Molecular mechanisms controlling norepinephrine-mediated release of serotonin from rat pineal glands.

This study describes various elements of the mechanism controlling norepinephrine (NE)-mediated release of serotonin (5HT) from rat pineal glands. After radiolabelling the endogenous pool of pineal 5HT with 3H-5HT, individual pineal glands were exposed to depolarizing buffers or those containing NE. Although 3H-5HT was not released by 50mM potassium, efflux of the indoleamine was increased by NE. Alpha-adrenergic receptors mediate the effects of NE as indicated by the fact that phenylephrine but not isoproterenol, a beta receptor agonist, also enhanced 3H-5HT release. This hypothesis is supported further by the fact that prazosin and phentolamine (alpha-antagonists) but not sotolal (beta-antagonist), inhibited the stimulatory effects of NE on 5HT release.

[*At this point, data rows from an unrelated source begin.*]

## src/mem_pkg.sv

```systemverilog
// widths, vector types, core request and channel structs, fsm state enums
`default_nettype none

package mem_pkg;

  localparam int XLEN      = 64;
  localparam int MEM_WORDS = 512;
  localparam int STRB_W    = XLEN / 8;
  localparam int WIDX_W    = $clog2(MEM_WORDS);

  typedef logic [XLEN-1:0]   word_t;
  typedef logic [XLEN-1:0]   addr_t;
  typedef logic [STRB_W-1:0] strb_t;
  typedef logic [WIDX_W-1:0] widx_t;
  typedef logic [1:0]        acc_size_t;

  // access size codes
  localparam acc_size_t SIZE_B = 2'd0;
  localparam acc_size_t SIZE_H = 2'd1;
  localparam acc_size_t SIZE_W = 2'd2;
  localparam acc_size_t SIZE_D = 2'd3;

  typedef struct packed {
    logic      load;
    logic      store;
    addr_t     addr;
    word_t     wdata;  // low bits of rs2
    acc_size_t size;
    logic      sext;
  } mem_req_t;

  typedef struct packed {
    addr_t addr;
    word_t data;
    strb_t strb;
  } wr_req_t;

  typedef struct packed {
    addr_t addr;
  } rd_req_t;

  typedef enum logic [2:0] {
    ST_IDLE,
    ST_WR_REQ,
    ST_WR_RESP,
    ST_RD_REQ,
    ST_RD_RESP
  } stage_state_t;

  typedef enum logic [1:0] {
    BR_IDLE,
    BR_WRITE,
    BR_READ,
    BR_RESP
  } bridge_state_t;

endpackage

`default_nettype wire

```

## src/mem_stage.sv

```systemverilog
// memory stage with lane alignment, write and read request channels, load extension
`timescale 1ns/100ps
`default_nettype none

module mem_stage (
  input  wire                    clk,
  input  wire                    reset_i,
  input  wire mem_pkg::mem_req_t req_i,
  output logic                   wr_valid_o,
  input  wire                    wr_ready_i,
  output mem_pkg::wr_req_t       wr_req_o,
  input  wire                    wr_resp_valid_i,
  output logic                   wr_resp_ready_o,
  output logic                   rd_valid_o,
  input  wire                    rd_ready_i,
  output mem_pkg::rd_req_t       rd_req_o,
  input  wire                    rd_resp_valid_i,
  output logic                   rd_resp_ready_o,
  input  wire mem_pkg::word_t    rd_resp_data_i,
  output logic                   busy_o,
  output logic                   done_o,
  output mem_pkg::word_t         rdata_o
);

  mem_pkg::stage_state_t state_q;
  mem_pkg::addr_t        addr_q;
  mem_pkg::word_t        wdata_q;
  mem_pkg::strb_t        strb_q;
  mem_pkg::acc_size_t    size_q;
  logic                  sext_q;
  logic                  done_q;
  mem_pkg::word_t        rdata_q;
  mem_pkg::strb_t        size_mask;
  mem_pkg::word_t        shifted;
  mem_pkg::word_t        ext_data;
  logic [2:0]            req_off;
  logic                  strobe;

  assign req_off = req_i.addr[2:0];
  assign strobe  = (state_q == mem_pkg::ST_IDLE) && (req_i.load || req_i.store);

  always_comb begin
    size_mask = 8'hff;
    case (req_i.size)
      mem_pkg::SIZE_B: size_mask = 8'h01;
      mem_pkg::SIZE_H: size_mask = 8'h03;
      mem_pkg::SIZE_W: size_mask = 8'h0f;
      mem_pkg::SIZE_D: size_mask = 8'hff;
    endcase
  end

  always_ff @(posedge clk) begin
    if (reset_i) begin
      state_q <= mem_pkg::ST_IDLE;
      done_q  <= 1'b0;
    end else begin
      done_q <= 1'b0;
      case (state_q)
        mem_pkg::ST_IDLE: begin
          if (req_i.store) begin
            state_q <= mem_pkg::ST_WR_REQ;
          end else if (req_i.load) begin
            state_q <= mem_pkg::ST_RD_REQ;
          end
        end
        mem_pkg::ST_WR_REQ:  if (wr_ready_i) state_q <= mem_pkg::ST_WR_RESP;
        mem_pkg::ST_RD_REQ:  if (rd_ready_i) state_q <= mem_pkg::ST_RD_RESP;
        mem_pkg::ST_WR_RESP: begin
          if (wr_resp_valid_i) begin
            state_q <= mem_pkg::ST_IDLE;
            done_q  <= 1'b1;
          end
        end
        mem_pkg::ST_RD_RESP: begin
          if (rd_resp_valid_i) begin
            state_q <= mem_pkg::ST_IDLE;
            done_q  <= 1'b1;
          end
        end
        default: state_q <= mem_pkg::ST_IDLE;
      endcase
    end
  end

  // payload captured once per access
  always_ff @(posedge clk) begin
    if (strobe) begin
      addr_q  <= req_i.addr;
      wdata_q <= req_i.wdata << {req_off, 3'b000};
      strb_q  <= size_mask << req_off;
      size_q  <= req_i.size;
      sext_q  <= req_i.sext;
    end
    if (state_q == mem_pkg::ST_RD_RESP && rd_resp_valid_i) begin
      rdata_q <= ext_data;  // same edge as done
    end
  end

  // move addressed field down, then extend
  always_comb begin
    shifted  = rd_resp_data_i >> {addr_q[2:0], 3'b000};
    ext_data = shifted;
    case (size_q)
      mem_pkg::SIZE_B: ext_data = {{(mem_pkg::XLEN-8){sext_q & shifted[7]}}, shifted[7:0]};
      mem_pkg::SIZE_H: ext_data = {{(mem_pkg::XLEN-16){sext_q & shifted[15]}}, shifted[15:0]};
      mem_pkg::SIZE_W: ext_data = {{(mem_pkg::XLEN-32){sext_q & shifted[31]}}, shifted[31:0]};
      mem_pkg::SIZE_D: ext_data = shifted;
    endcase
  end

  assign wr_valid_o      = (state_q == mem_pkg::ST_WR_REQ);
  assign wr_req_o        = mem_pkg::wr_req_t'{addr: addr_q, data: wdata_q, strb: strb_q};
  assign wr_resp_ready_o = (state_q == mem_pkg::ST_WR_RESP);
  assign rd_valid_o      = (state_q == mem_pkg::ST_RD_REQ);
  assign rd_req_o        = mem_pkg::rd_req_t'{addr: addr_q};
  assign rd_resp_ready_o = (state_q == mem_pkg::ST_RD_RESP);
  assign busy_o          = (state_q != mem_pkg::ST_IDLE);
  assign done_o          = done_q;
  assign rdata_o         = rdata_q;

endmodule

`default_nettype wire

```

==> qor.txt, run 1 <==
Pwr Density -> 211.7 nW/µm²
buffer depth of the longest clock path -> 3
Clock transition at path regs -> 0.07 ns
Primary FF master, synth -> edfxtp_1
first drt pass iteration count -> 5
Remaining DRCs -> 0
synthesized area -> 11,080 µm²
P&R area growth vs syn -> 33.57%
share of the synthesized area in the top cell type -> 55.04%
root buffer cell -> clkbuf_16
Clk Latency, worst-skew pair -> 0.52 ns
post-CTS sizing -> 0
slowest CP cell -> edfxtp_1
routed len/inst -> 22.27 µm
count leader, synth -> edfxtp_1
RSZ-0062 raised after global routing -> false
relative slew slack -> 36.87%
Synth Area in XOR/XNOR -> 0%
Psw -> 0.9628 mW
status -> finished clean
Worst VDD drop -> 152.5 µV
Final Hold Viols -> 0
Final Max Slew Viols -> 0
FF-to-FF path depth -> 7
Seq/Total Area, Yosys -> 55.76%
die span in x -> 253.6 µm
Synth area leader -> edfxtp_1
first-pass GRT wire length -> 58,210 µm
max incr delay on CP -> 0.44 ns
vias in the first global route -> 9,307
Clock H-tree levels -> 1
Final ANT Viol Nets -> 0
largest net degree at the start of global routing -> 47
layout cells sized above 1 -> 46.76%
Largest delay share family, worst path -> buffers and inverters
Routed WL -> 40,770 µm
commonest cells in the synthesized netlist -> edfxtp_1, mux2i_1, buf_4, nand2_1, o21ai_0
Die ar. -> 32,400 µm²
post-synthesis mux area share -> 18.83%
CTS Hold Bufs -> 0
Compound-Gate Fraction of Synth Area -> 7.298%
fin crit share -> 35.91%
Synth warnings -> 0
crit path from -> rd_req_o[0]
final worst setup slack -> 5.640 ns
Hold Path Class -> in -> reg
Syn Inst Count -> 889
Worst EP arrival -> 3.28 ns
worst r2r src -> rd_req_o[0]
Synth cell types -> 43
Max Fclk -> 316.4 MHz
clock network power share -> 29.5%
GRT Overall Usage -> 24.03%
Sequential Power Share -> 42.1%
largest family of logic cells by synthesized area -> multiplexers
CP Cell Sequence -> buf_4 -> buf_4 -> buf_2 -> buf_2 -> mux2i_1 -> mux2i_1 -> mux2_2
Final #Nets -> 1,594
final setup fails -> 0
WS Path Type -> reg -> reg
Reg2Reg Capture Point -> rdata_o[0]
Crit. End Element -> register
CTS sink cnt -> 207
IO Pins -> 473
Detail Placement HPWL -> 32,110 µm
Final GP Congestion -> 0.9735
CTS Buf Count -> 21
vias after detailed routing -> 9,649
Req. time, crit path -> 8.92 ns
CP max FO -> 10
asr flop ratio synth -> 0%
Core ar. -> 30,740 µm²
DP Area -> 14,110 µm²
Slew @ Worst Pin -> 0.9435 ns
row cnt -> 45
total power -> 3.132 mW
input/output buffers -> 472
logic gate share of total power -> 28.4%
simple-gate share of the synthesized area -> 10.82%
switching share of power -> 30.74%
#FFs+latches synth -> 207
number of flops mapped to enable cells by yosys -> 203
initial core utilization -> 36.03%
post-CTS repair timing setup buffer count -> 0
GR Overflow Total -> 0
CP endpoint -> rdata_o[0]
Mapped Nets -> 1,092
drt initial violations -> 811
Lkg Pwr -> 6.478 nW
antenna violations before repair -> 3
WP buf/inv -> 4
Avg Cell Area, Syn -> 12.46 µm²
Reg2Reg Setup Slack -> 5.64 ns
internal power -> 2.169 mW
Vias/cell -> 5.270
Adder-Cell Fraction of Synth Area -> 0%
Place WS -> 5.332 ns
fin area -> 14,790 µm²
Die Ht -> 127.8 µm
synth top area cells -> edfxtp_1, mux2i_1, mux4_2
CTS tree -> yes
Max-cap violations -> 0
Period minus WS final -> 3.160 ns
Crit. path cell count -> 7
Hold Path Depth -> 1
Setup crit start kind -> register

In order to determine the intracellular second messenger involved in the 5HT release process, pineals were incubated with 8-bromo cAMP or the phorbol ester, PMA. PMA simulated the effects of NE and phenylephrine on 3H-5HT efflux, while cAMP had no effect. Furthermore, calcium-, phospholipid-dependent protein kinase activities in pineal homogenates were responsive to NE. These findings suggest that 5HT secretion from rat pinealocytes occurs rapidly in response to NE signals that act through alpha-adrenergic receptors in concert with phospholipid dependent protein kinase(s). These molecular processes are different from those involved in melatonin metabolism and may represent a general mechanism for regulating 5HT release in the brain.